> _Work to complete_: Restate word for word the entries below, starting with the line with "The following lists" and continuing through the line with "As the logs". Include both of those lines and no others.

> _Data to process_:

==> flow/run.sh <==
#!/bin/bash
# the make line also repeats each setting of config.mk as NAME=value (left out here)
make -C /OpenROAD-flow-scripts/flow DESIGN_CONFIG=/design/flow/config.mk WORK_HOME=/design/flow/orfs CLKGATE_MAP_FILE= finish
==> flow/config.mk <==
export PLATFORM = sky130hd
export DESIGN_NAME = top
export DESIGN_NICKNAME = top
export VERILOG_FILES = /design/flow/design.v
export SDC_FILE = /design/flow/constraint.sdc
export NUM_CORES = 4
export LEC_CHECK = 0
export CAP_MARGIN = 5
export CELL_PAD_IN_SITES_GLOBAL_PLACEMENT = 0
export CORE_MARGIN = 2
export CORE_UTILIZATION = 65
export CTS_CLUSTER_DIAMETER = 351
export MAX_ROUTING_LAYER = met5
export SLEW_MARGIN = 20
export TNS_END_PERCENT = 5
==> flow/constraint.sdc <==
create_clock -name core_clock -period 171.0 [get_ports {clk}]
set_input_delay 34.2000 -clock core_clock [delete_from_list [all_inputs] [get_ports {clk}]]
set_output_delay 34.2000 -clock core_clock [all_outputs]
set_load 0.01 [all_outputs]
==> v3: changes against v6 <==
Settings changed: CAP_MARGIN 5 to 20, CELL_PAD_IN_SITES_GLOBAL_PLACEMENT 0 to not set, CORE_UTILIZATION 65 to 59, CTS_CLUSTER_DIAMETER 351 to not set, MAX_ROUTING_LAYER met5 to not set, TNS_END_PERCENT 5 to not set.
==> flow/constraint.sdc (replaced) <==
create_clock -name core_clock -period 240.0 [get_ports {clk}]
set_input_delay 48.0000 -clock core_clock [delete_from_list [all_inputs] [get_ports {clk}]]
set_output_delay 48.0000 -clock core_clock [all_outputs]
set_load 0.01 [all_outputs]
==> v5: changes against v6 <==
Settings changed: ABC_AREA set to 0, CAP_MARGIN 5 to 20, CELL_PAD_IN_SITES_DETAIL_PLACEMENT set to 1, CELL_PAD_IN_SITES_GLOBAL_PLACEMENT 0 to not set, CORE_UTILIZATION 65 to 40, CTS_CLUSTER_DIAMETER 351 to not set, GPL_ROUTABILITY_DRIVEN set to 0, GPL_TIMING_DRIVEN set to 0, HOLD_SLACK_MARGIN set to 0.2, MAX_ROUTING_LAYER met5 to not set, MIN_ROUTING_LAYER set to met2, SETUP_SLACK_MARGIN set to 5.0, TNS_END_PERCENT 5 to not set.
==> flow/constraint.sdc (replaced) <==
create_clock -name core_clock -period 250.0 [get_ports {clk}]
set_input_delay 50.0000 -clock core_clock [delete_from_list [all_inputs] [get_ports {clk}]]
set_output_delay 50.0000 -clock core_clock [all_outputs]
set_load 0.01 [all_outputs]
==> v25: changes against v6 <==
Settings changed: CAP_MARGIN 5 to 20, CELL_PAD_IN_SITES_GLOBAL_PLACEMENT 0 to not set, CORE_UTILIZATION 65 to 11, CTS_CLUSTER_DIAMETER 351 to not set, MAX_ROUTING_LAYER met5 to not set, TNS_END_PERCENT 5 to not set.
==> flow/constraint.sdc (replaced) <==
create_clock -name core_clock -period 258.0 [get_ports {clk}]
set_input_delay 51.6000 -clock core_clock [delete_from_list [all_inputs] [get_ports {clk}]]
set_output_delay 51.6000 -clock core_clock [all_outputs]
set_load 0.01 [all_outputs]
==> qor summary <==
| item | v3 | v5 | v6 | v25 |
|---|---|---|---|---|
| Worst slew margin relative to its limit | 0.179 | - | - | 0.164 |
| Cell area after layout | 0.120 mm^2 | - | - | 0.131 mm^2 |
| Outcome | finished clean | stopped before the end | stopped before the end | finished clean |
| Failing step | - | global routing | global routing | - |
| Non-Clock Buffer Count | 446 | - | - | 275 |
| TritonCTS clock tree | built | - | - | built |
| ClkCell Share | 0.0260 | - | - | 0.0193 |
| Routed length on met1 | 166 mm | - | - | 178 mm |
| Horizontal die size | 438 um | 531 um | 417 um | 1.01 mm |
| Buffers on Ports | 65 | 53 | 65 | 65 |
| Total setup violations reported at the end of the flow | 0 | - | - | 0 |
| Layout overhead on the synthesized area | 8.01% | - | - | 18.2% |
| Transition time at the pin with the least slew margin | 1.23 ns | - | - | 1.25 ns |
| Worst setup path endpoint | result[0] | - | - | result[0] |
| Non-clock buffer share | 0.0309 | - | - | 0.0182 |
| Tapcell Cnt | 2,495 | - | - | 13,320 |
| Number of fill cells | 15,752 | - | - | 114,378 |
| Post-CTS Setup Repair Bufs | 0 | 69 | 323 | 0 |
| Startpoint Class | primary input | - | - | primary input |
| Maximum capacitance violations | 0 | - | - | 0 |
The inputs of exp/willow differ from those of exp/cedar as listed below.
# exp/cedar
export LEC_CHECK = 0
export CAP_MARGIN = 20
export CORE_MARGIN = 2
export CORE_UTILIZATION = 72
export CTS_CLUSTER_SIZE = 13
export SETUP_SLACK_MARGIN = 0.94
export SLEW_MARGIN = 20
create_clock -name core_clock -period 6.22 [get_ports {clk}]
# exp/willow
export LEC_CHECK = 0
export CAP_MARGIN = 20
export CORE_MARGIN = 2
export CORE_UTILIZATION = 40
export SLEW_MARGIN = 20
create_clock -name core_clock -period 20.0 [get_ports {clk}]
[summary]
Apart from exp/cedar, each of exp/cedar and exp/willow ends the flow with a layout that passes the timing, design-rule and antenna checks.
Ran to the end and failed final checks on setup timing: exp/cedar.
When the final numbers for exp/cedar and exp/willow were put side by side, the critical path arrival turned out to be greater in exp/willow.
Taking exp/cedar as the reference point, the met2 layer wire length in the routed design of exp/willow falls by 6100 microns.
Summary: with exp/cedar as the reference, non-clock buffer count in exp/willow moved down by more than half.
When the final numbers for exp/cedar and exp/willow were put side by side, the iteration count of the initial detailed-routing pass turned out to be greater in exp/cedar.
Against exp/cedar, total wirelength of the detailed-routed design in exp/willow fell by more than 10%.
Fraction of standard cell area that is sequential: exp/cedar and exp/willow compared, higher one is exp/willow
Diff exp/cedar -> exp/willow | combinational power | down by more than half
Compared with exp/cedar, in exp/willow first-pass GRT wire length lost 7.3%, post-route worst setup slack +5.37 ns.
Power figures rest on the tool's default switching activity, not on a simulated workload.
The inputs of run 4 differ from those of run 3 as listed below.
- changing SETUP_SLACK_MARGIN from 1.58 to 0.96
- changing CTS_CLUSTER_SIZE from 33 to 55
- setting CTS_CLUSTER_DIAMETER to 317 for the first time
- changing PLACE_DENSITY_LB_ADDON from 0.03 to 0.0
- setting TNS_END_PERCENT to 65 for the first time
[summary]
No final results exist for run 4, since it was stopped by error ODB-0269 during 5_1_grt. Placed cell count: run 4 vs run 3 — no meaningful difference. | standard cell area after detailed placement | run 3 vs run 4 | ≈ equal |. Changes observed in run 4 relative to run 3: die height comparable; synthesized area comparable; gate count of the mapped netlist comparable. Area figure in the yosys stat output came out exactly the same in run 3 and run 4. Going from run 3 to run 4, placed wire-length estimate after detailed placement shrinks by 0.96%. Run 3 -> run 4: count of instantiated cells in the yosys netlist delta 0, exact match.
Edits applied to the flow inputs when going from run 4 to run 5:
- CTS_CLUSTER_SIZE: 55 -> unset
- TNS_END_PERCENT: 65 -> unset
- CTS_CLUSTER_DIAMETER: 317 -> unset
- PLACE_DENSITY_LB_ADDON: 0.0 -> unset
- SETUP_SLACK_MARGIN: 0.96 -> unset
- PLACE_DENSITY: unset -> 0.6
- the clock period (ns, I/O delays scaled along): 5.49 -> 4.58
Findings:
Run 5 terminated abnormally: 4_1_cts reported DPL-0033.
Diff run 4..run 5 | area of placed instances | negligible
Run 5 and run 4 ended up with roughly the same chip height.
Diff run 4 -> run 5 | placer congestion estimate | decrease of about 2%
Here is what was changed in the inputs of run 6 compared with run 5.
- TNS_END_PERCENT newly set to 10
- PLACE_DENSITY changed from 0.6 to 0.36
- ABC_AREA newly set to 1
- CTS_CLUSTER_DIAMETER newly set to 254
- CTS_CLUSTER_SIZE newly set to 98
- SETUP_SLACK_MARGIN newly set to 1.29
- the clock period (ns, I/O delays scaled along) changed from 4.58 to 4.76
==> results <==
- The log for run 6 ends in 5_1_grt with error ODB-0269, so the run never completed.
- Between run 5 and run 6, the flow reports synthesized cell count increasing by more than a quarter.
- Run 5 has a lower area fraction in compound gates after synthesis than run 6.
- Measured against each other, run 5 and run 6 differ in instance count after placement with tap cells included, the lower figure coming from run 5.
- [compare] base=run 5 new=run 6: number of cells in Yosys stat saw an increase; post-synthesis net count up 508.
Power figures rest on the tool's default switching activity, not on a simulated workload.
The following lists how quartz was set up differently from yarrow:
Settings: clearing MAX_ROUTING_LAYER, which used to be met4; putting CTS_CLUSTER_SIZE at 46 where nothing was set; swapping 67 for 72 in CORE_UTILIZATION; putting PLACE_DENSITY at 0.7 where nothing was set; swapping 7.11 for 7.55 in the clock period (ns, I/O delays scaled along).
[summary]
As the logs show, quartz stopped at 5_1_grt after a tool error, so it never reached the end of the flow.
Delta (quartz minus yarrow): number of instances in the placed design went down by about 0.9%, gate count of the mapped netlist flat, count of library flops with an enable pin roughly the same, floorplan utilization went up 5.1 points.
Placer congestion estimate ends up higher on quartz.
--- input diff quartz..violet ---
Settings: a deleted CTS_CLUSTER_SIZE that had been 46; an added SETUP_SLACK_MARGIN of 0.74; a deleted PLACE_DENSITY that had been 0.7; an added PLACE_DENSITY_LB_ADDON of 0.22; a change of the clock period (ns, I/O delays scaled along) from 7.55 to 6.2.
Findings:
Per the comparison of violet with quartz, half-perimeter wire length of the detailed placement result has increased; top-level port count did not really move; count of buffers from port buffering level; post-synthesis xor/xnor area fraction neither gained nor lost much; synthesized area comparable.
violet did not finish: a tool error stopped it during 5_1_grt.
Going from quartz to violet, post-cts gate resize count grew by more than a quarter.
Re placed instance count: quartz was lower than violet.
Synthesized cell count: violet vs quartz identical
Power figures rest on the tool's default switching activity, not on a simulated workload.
## run.sh

```bash
#!/bin/bash
# the make line also repeats each setting of config.mk as NAME=value (left out here)
make -C /OpenROAD-flow-scripts/flow DESIGN_CONFIG=/design/flow/config.mk WORK_HOME=/design/flow/orfs CLKGATE_MAP_FILE= finish
```

## config.mk

```make
export PLATFORM = sky130hd
export DESIGN_NAME = cnn_layer1
export DESIGN_NICKNAME = cnn_layer1
export VERILOG_FILES = /design/flow/design.v
export SDC_FILE = /design/flow/constraint.sdc
export NUM_CORES = 4
export LEC_CHECK = 0
export CAP_MARGIN = 0
export CORE_MARGIN = 2
export CORE_UTILIZATION = 72
export CTS_CLUSTER_DIAMETER = 29
export CTS_CLUSTER_SIZE = 36
export SETUP_SLACK_MARGIN = 1.44
export SLEW_MARGIN = 20
```

## constraint.sdc

```tcl
create_clock -name core_clock -period 6.18 [get_ports {clk}]
set_input_delay 1.2360 -clock core_clock [delete_from_list [all_inputs] [get_ports {clk}]]
set_output_delay 1.2360 -clock core_clock [all_outputs]
set_load 0.01 [all_outputs]
```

> _Task result_:
The following lists how quartz was set up differently from yarrow:
Settings: clearing MAX_ROUTING_LAYER, which used to be met4; putting CTS_CLUSTER_SIZE at 46 where nothing was set; swapping 67 for 72 in CORE_UTILIZATION; putting PLACE_DENSITY at 0.7 where nothing was set; swapping 7.11 for 7.55 in the clock period (ns, I/O delays scaled along).
[summary]
As the logs show, quartz stopped at 5_1_grt after a tool error, so it never reached the end of the flow.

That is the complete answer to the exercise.